Wojciech Mojzesowicz
Chyba niewielu polityków zaliczyło tyle partyjnych maratonów, co Wojciech Mojzesowicz.
Najpierw było ZSL, potem PSL, a następnie Samoobrona. Zapisał się, bo jak mówił: "Z Andrzejem Lepperem znaliśmy się ze szkoły średniej i powiedział mi: Wojtek, przyjdź, pomóż". Szybko jednak popadł w konflikt z dawnym kolegą i odszedł z partii. Z grupą kilku posłów, którzy także opuścili Samoobronę założył koło poselskie Polski Blok Ludowy, którego został przewodniczącym.
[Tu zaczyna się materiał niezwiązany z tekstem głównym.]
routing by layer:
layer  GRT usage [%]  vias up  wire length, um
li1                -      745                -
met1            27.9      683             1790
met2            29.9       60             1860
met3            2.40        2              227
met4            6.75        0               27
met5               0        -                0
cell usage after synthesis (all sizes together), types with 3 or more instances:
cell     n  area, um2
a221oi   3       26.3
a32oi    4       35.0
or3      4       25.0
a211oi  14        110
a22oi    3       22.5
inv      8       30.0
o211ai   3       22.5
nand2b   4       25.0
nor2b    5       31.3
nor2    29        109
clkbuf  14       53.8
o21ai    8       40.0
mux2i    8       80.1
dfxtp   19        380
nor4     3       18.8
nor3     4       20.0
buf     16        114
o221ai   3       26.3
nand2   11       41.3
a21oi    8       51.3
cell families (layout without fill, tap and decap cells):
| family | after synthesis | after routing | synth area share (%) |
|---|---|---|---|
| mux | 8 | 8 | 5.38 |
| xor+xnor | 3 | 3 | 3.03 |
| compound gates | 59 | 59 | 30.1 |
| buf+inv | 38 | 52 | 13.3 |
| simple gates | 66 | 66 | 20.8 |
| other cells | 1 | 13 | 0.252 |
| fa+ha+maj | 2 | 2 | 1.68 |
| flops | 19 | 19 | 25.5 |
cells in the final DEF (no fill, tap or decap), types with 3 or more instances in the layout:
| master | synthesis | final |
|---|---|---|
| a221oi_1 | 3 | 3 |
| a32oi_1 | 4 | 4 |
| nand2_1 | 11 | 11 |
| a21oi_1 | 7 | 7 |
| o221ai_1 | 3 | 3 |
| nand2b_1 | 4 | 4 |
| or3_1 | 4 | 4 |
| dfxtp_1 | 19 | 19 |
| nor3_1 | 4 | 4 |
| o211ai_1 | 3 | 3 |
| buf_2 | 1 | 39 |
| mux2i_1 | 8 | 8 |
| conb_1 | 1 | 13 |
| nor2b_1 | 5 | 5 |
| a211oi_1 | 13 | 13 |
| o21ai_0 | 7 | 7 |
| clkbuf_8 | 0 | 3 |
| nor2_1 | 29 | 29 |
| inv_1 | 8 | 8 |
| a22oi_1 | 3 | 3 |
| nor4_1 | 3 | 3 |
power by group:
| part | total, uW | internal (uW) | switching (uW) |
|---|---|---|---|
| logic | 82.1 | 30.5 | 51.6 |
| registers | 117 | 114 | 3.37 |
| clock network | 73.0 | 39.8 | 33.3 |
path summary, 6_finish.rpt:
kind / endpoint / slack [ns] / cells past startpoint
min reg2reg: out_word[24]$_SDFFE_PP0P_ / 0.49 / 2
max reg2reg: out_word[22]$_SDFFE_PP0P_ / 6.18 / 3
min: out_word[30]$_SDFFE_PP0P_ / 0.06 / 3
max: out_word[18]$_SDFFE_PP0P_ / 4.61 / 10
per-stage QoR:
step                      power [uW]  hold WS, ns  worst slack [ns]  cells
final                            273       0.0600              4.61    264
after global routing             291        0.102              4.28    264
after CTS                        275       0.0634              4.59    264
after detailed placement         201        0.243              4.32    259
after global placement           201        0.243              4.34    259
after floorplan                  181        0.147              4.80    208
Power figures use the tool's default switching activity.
### config.mk
export PLATFORM = sky130hd
export DESIGN_NAME = interp2_fir
export DESIGN_NICKNAME = d
export VERILOG_FILES = /design/src/rtl/interp2_pkg.sv /design/src/rtl/interp2_sample_ram.sv /design/src/rtl/interp2_seq.sv /design/src/rtl/interp2_mac.sv /design/src/rtl/interp2_retime.sv /design/src/rtl/interp2_fir.sv
export SDC_FILE = /design/constraint.sdc
export NUM_CORES = 1
export LEC_CHECK = 0
export BUFFER_PORTS_ARGS = -buffer_cell sky130_fd_sc_hd__buf_2
export CAP_MARGIN = 25
export CORE_MARGIN = 4
export CORE_UTILIZATION = 55
export CTS_CLUSTER_DIAMETER = 200
export CTS_CLUSTER_SIZE = 14
export DETAILED_ROUTE_END_ITERATION = 16
export HOLD_SLACK_MARGIN = 0.06
export PLACE_DENSITY = 0.74
export RECOVER_POWER = 100
export SLEW_MARGIN = 20
export SYNTH_ARGS = -nofsm -noshare
export SYNTH_HDL_FRONTEND = slang
export SYNTH_SLANG_ARGS = --single-unit
### constraint.sdc
create_clock -name clk -period 10.28 [get_ports clk]
set_clock_uncertainty 0.15 [all_clocks]
set_input_delay 0.514 -clock clk [delete_from_list [all_inputs] [get_ports clk]]
set_output_delay 0.514 -clock clk [all_outputs]
set_load 0.01 [all_outputs]
### src/rtl/interp2_pkg.sv
package interp2_pkg;
   typedef enum logic {SEQ_IDLE = 1'b0, SEQ_RUN = 1'b1} seq_state_e;
   typedef enum logic {PH_EVEN = 1'b0, PH_ODD = 1'b1} phase_e;
endpackage

### src/rtl/interp2_sample_ram.sv
module interp2_sample_ram #(
   parameter int SAMPLE_W = 16,
   parameter int DEPTH    = 8,
   localparam int AW      = $clog2(DEPTH)
) (
   input  logic                       clk,
   input  logic                       rst_n,
   input  logic                       we,
   input  logic [AW-1:0]              waddr,
   input  logic signed [SAMPLE_W-1:0] wdata,
   input  logic [AW-1:0]              raddr,
   output logic signed [SAMPLE_W-1:0] rdata
);
   logic signed [SAMPLE_W-1:0] mem_q [DEPTH];

   // every slot starts at zero so early results see a silent history
   always_ff @(posedge clk or negedge rst_n) begin
      if (!rst_n) begin
         for (int i = 0; i < DEPTH; i++) mem_q[i] <= '0;
      end else if (we) begin
         mem_q[waddr] <= wdata;
      end
   end

   assign rdata = mem_q[raddr];
endmodule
W 2005 przystąpił do Prawa i Sprawiedliwości. Odszedł jednak rok później w sprzeciwie wobec obecności Samoobrony w rządzie. Wrócił w 2007 r. po dymisji Andrzeja Leppera.
W listopadzie 2010 Mojzesowicz znowu pożegnał się z PiS, tym razem by zasilić szeregi PJN.
Teraz - ku zaskoczeniu i rozżaleniu wielu posłów - oświadczył, że nie będzie kandydował. - Bycie w sejmie przez następne cztery lata przestaje mieć dla mnie sens. Widzę, że teraz przestaje się w sejmie myśleć - tłumaczył swoją decyzję.